Located on a stretch of the coast regarded by Zionist leaders as the core of the future Jewish state, the village would have been vulnerable to 'clearing' operations undertaken in the first weeks of the war. In mid-March, April, and the first half of May 1948, Haganah and Irgun forces organized a series of strikes designed to expel all Palestinian villagers from the coastal area between Tel Aviv and the Jewish settlement of Zikhron Ya'aqov, south of Haifa. This area was considered by the Haganah command to be 'the core of the emergent Jewish state,' according to Israeli historian Benny Morris. The raids usually targeted one or two villages at a time, and often also succeeded in scaring neighboring communities into flight.
Al-'Abbasiyya (Jaffa sub-disctrict) was the first village to be occupied by the Irgun during the implementation of this general Haganah plan. The village fell on 4 May and was held by Irgun forces for a total of five weeks, according to the History of the Haganah. By mid-May the Haganah had fulfilled its aim of 'clearing' most Arab inhabitants from this part of the coastal plain.

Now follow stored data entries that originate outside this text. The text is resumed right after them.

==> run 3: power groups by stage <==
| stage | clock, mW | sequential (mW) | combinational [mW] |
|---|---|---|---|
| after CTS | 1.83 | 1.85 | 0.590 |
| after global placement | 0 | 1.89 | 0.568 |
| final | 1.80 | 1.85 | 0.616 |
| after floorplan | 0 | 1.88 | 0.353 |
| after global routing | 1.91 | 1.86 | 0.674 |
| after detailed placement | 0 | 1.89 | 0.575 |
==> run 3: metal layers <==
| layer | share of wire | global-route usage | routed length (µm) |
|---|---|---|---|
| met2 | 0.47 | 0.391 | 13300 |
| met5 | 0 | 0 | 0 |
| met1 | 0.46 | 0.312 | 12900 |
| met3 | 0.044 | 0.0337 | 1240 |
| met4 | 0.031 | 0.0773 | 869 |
**src/rtl/sfpl_pkg.sv**
```systemverilog
// Package: shared types and constants of the serial flash page loader.
`default_nettype none

package sfpl_pkg;

  localparam int unsigned PageBytesDef = 256;
  localparam int unsigned ResFifoDepth = 8;
  localparam int unsigned CfgIdxW      = 2;
  localparam int unsigned CfgDataW     = 16;

  localparam logic [CfgIdxW-1:0] CfgHandshakeTicks   = 2'd0;
  localparam logic [CfgIdxW-1:0] CfgByteTimeoutTicks = 2'd1;

  localparam logic [15:0] HandshakeTicksRst   = 16'd3000;
  localparam logic [15:0] ByteTimeoutTicksRst = 16'd500;

  localparam logic [7:0] ByteStart = 8'hF5;
  localparam logic [7:0] BytePage  = 8'hF4;
  localparam logic [7:0] ByteLeave = 8'hFF;

  localparam logic [1:0] RkEcho   = 2'd0;
  localparam logic [1:0] RkFill   = 2'd1;
  localparam logic [1:0] RkCommit = 2'd2;
  localparam logic [1:0] RkLeave  = 2'd3;

  typedef struct packed {
    logic [1:0]  result_kind;
    logic [7:0]  tx_byte;
    logic [6:0]  word_index;
    logic [15:0] word_data;
    logic [15:0] page_address;
    logic        last;
  } sfpl_res_t;

  typedef struct packed {
    logic      v0;
    logic      v1;
    sfpl_res_t res0;
    sfpl_res_t res1;
  } sfpl_push_t;

  typedef struct packed {
    logic                we;
    logic [CfgIdxW-1:0]  index;
    logic [CfgDataW-1:0] data;
  } sfpl_cfg_t;

endpackage

`default_nettype wire

```
**src/rtl/sfpl_in_if.sv**
```systemverilog
// Interface: input channel carrying bytes and timer ticks.
`default_nettype none

interface sfpl_in_if;
  logic       valid;
  logic       ready;
  logic       kind;
  logic [7:0] rx_byte;

  modport source (output valid, output kind, output rx_byte, input ready);
  modport sink   (input valid, input kind, input rx_byte, output ready);
endinterface

`default_nettype wire

```
**src/rtl/sfpl_out_if.sv**
```systemverilog
// Interface: result channel of the loader.
`default_nettype none

interface sfpl_out_if;
  logic        valid;
  logic        ready;
  logic [1:0]  result_kind;
  logic [7:0]  tx_byte;
  logic [6:0]  word_index;
  logic [15:0] word_data;
  logic [15:0] page_address;
  logic        last;

  modport source (output valid, output result_kind, output tx_byte, output word_index,
                  output word_data, output page_address, output last, input ready);
  modport sink   (input valid, input result_kind, input tx_byte, input word_index,
                  input word_data, input page_address, input last, output ready);
endinterface

`default_nettype wire

```
**src/rtl/sfpl_ctrl.sv**
```systemverilog
// Loader control: input register, mode sequencer and result generation.
`default_nettype none

module sfpl_ctrl import sfpl_pkg::*; #(
  parameter int unsigned PAGE_BYTES = PageBytesDef
) (
  input  wire        clk_i,
  input  wire        rst_ni,
  input  wire        beat_i,
  input  wire        kind_i,
  input  wire  [7:0] rx_byte_i,
  input  wire  sfpl_cfg_t cfg_i,
  output sfpl_push_t push_o
);

  localparam int unsigned BcW   = $clog2(PAGE_BYTES + 4);
  localparam int unsigned AddrW = 16 + $clog2(PAGE_BYTES + 1);

  localparam logic [1:0] ModeHandshake = 2'd0;
  localparam logic [1:0] ModeCommand   = 2'd1;
  localparam logic [1:0] ModeFrame     = 2'd2;
  localparam logic [1:0] ModeLeft      = 2'd3;

  logic             stg_v_q;
  logic             stg_kind_q;
  logic [7:0]       stg_byte_q;

  logic [15:0]      to_ticks_q, to_ticks_d;
  logic [1:0]       mode_q, mode_d;
  logic [BcW-1:0]   bc_q, bc_d;
  logic [15:0]      ticks_q, ticks_d;
  logic [7:0]       pn_hi_q, pn_hi_d;
  logic [7:0]       pn_lo_q, pn_lo_d;
  logic [7:0]       pend_q, pend_d;

  logic             expire;
  logic [15:0]      ticks_dec;
  logic [BcW-1:0]   off;
  logic [BcW-1:0]   bc_inc;
  logic             done;
  logic [AddrW-1:0] addr_full;
  logic [AddrW-1:0] addr_clamp;
  sfpl_res_t        blank;

  always_ff @(posedge clk_i or negedge rst_ni) begin
    if (!rst_ni) begin
      stg_v_q <= 1'b0;
    end else begin
      stg_v_q <= beat_i;
    end
  end

  always_ff @(posedge clk_i) begin
    if (beat_i) begin
      stg_kind_q <= kind_i;
      stg_byte_q <= rx_byte_i;
    end
  end

  always_ff @(posedge clk_i or negedge rst_ni) begin
    if (!rst_ni) begin
      to_ticks_q <= ByteTimeoutTicksRst;
      mode_q     <= ModeHandshake;
      bc_q       <= '0;
      ticks_q    <= HandshakeTicksRst;
      pn_hi_q    <= '0;
      pn_lo_q    <= '0;
      pend_q     <= '0;
    end else begin
      to_ticks_q <= to_ticks_d;
      mode_q     <= mode_d;
      bc_q       <= bc_d;
      ticks_q    <= ticks_d;
      pn_hi_q    <= pn_hi_d;
      pn_lo_q    <= pn_lo_d;
      pend_q     <= pend_d;
    end
  end

  assign expire     = (ticks_q <= 16'd1);
  assign ticks_dec  = expire ? 16'd0 : ticks_q - 16'd1;
  assign off        = bc_q - BcW'(2);
  assign bc_inc     = bc_q + BcW'(1);
  assign done       = (bc_inc >= BcW'(PAGE_BYTES + 2));
  assign addr_full  = AddrW'({pn_hi_q, pn_lo_q}) * AddrW'(PAGE_BYTES);
  assign addr_clamp = (addr_full > AddrW'(32'h10000 - PAGE_BYTES)) ?
                      AddrW'(32'h10000 - PAGE_BYTES) : addr_full;
  assign blank      = '0;

  always_comb begin
    to_ticks_d = to_ticks_q;
    mode_d     = mode_q;
    bc_d       = bc_q;
    ticks_d    = ticks_q;
    pn_hi_d    = pn_hi_q;
    pn_lo_d    = pn_lo_q;
    pend_d     = pend_q;
    push_o     = '0;
    push_o.res0 = blank;
    push_o.res1 = blank;

    if (stg_v_q) begin
      case (mode_q)
        ModeHandshake: begin
          if (stg_kind_q) begin
            ticks_d = ticks_dec;
            if (expire) begin
              mode_d                  = ModeLeft;
              push_o.v0               = 1'b1;
              push_o.res0.result_kind = RkLeave;
              push_o.res0.last        = 1'b1;
            end
          end else if (stg_byte_q == ByteStart) begin
            mode_d                  = ModeCommand;
            push_o.v0               = 1'b1;
            push_o.res0.result_kind = RkEcho;
            push_o.res0.tx_byte     = ByteStart;
            push_o.res0.last        = 1'b1;
          end
        end
        ModeCommand: begin
          if (!stg_kind_q) begin
            if (stg_byte_q == ByteStart) begin
              push_o.v0               = 1'b1;
              push_o.res0.result_kind = RkEcho;
              push_o.res0.tx_byte     = ByteStart;
              push_o.res0.last        = 1'b1;
            end else if (stg_byte_q == ByteLeave) begin
              mode_d                  = ModeLeft;
              push_o.v0               = 1'b1;
              push_o.v1               = 1'b1;
              push_o.res0.result_kind = RkEcho;
              push_o.res0.tx_byte     = ByteLeave;
              push_o.res1.result_kind = RkLeave;
              push_o.res1.last        = 1'b1;
            end else if (stg_byte_q == BytePage) begin
              mode_d                  = ModeFrame;
              bc_d                    = '0;
              ticks_d                 = to_ticks_q;
              push_o.v0               = 1'b1;
              push_o.res0.result_kind = RkEcho;
              push_o.res0.tx_byte     = BytePage;
              push_o.res0.last        = 1'b1;
            end
          end
        end
        ModeFrame: begin
          if (stg_kind_q) begin
            ticks_d = ticks_dec;
            if (expire) begin
              mode_d = ModeCommand;
            end
          end else begin
            ticks_d = to_ticks_q;
            if (bc_q == BcW'(0)) begin
              pn_hi_d = stg_byte_q;
              bc_d    = BcW'(1);
            end else if (bc_q == BcW'(1)) begin
              pn_lo_d = stg_byte_q;
              bc_d    = BcW'(2);
            end else begin
              bc_d = bc_inc;
              if (!off[0]) begin
                pend_d = stg_byte_q;
              end else begin
                push_o.v0               = 1'b1;
                push_o.res0.result_kind = RkFill;
                push_o.res0.word_index  = 7'(off >> 1);
                push_o.res0.word_data   = {stg_byte_q, pend_q};
                push_o.res0.last        = !done;
                if (done) begin
                  push_o.v1                = 1'b1;
                  push_o.res1.result_kind  = RkCommit;
                  push_o.res1.page_address = addr_clamp[15:0];
                  push_o.res1.last         = 1'b1;
                  mode_d                   = ModeCommand;
                  bc_d                     = '0;
                end
              end
            end
          end
        end
        default: begin
        end
      endcase
    end

    if (cfg_i.we) begin
      if (cfg_i.index == CfgHandshakeTicks) begin
        if (mode_q == ModeHandshake) begin
          ticks_d = cfg_i.data;
        end
      end else if (cfg_i.index == CfgByteTimeoutTicks) begin
        to_ticks_d = cfg_i.data;
      end
    end
  end

endmodule

`default_nettype wire

```
**src/rtl/sfpl_res_fifo.sv**
```systemverilog
// Result queue: takes up to two results a cycle, delivers one beat a cycle while pop_i is high.
`default_nettype none

module sfpl_res_fifo import sfpl_pkg::*; #(
  parameter int unsigned DEPTH = ResFifoDepth
) (
  input  wire                        clk_i,
  input  wire                        rst_ni,
  input  wire  sfpl_push_t           push_i,
  input  wire                        pop_i,
  output sfpl_res_t                  head_o,
  output logic                       valid_o,
  output logic [$clog2(DEPTH+1)-1:0] level_o
);

  localparam int unsigned PtrW = $clog2(DEPTH);
  localparam int unsigned LvlW = $clog2(DEPTH + 1);

  sfpl_res_t       mem_q [DEPTH];
  logic [PtrW-1:0] wr_q, wr_d;
  logic [PtrW-1:0] rd_q, rd_d;
  logic [LvlW-1:0] lvl_q, lvl_d;
  logic [PtrW-1:0] wr_nxt;
  logic            pop;

  assign wr_nxt = wr_q + PtrW'(1);
  assign pop    = pop_i && (lvl_q != '0);

  always_comb begin
    wr_d  = wr_q + PtrW'(push_i.v0) + PtrW'(push_i.v1);
    rd_d  = rd_q + PtrW'(pop);
    lvl_d = lvl_q + LvlW'(push_i.v0) + LvlW'(push_i.v1) - LvlW'(pop);
  end

  always_ff @(posedge clk_i or negedge rst_ni) begin
    if (!rst_ni) begin
      wr_q  <= '0;
      rd_q  <= '0;
      lvl_q <= '0;
    end else begin
      wr_q  <= wr_d;
      rd_q  <= rd_d;
      lvl_q <= lvl_d;
    end
  end

  always_ff @(posedge clk_i) begin
    if (push_i.v0) begin
      mem_q[wr_q] <= push_i.res0;
    end
    if (push_i.v1) begin
      mem_q[wr_nxt] <= push_i.res1;
    end
  end

  assign head_o  = mem_q[rd_q];
  assign valid_o = (lvl_q != '0);
  assign level_o = lvl_q;

endmodule

`default_nettype wire

```
**src/rtl/serial_flash_page_loader_core.sv**
```systemverilog
// Top level: serial flash page loader core.
`default_nettype none

// Accepts one input beat (serial byte or timer tick) per cycle while input
// ready is high. A beat is registered, decoded in the following cycle, and
// its results are written to an eight-entry result queue whose head drives
// the output channel. A 0xFF command and the byte that completes a page frame
// give two results each; the queue delivers one per cycle while the output
// side is ready. Input ready is high while the queue holds four or fewer
// results, so with the output side taking every beat the block sustains one
// input item per cycle.
module serial_flash_page_loader_core import sfpl_pkg::*; #(
  parameter int unsigned PAGE_BYTES = PageBytesDef
) (
  input  wire                 clk_i,
  input  wire                 rst_ni,
  sfpl_in_if.sink             in_if,
  sfpl_out_if.source          out_if,
  input  wire                 cfg_we_i,
  input  wire  [CfgIdxW-1:0]  cfg_index_i,
  input  wire  [CfgDataW-1:0] cfg_data_i
);

  localparam int unsigned LvlW = $clog2(ResFifoDepth + 1);

  sfpl_cfg_t       cfg;
  sfpl_push_t      push;
  sfpl_res_t       head;
  logic            head_v;
  logic [LvlW-1:0] level;
  logic            beat;

  assign cfg.we    = cfg_we_i;
  assign cfg.index = cfg_index_i;
  assign cfg.data  = cfg_data_i;

  assign in_if.ready = (level <= LvlW'(ResFifoDepth - 4));
  assign beat        = in_if.valid && in_if.ready;

  sfpl_ctrl #(
    .PAGE_BYTES (PAGE_BYTES)
  ) u_ctrl (
    .clk_i     (clk_i),
    .rst_ni    (rst_ni),
    .beat_i    (beat),
    .kind_i    (in_if.kind),
    .rx_byte_i (in_if.rx_byte),
    .cfg_i     (cfg),
    .push_o    (push)
  );

  sfpl_res_fifo #(
    .DEPTH (ResFifoDepth)
  ) u_fifo (
    .clk_i   (clk_i),
    .rst_ni  (rst_ni),
    .push_i  (push),
    .pop_i   (out_if.ready),
    .head_o  (head),
    .valid_o (head_v),
    .level_o (level)
  );

  assign out_if.valid        = head_v;
  assign out_if.result_kind  = head.result_kind;
  assign out_if.tx_byte      = head.tx_byte;
  assign out_if.word_index   = head.word_index;
  assign out_if.word_data    = head.word_data;
  assign out_if.page_address = head.page_address;
  assign out_if.last         = head.last;

  a_level_bound: assert property (@(posedge clk_i) disable iff (!rst_ni)
    level <= LvlW'(ResFifoDepth))
    else $error("result queue overflow");

  a_pair_order: assert property (@(posedge clk_i) disable iff (!rst_ni)
    push.v1 |-> push.v0)
    else $error("second result pushed without first");

  a_echo_nonlast: assert property (@(posedge clk_i) disable iff (!rst_ni)
    (out_if.valid && out_if.result_kind == RkEcho && !out_if.last) |->
    (out_if.tx_byte == ByteLeave))
    else $error("non-final echo is not the leave byte");

  a_commit_last: assert property (@(posedge clk_i) disable iff (!rst_ni)
    (out_if.valid && (out_if.result_kind == RkCommit || out_if.result_kind == RkLeave)) |->
    out_if.last)
    else $error("commit or leave beat not marked last");

endmodule

`default_nettype wire

```
**src/flat_wrapper.sv**
```systemverilog
// flat-port wrapper written by rule: the top's interface ports become plain ports
module serial_flash_page_loader_core_flat import sfpl_pkg::*;
#(
  parameter int unsigned PAGE_BYTES = PageBytesDef
)
  (clk_i, rst_ni, cfg_we_i, cfg_index_i, cfg_data_i, in_if_valid, in_if_kind, in_if_rx_byte, in_if_ready, out_if_valid, out_if_result_kind, out_if_tx_byte, out_if_word_index, out_if_word_data, out_if_page_address, out_if_last, out_if_ready);
  sfpl_in_if in_if_i ();
  sfpl_out_if out_if_i ();
  input  wire clk_i;
  input  wire rst_ni;
  input  wire cfg_we_i;
  input  wire  [CfgIdxW-1:0] cfg_index_i;
  input  wire  [CfgDataW-1:0] cfg_data_i;
  input wire logic [$bits(in_if_i.valid)-1:0] in_if_valid;
  input wire logic [$bits(in_if_i.kind)-1:0] in_if_kind;
  input wire logic [$bits(in_if_i.rx_byte)-1:0] in_if_rx_byte;
  output wire logic [$bits(in_if_i.ready)-1:0] in_if_ready;
  output wire logic [$bits(out_if_i.valid)-1:0] out_if_valid;
  output wire logic [$bits(out_if_i.result_kind)-1:0] out_if_result_kind;
  output wire logic [$bits(out_if_i.tx_byte)-1:0] out_if_tx_byte;
  output wire logic [$bits(out_if_i.word_index)-1:0] out_if_word_index;
  output wire logic [$bits(out_if_i.word_data)-1:0] out_if_word_data;
  output wire logic [$bits(out_if_i.page_address)-1:0] out_if_page_address;
  output wire logic [$bits(out_if_i.last)-1:0] out_if_last;
  input wire logic [$bits(out_if_i.ready)-1:0] out_if_ready;
  assign in_if_i.valid = in_if_valid;
  assign in_if_i.kind = in_if_kind;
  assign in_if_i.rx_byte = in_if_rx_byte;
  assign in_if_ready = in_if_i.ready;
  assign out_if_valid = out_if_i.valid;
  assign out_if_result_kind = out_if_i.result_kind;
  assign out_if_tx_byte = out_if_i.tx_byte;
  assign out_if_word_index = out_if_i.word_index;
  assign out_if_word_data = out_if_i.word_data;
  assign out_if_page_address = out_if_i.page_address;
  assign out_if_last = out_if_i.last;
  assign out_if_i.ready = out_if_ready;
  serial_flash_page_loader_core #(.PAGE_BYTES(PAGE_BYTES)) u_core (.clk_i(clk_i), .rst_ni(rst_ni), .in_if(in_if_i), .out_if(out_if_i), .cfg_we_i(cfg_we_i), .cfg_index_i(cfg_index_i), .cfg_data_i(cfg_data_i));
endmodule
```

There are no Israeli settlements on village land. The settlement of Binyamina, built in 1922 south of the site, has expanded so that some of its buildings are close to the original boundaries of the village land. It was combined with Nachalat Jabotinsky (named after Vladimir Jabotinsky, the founder of Revisionist Zionism) in 1946.
The site is fenced in and the few standing houses have been renovated and turned into tourist facilities. There are tall palm and eucalyptus trees and cactuses grow around the houses.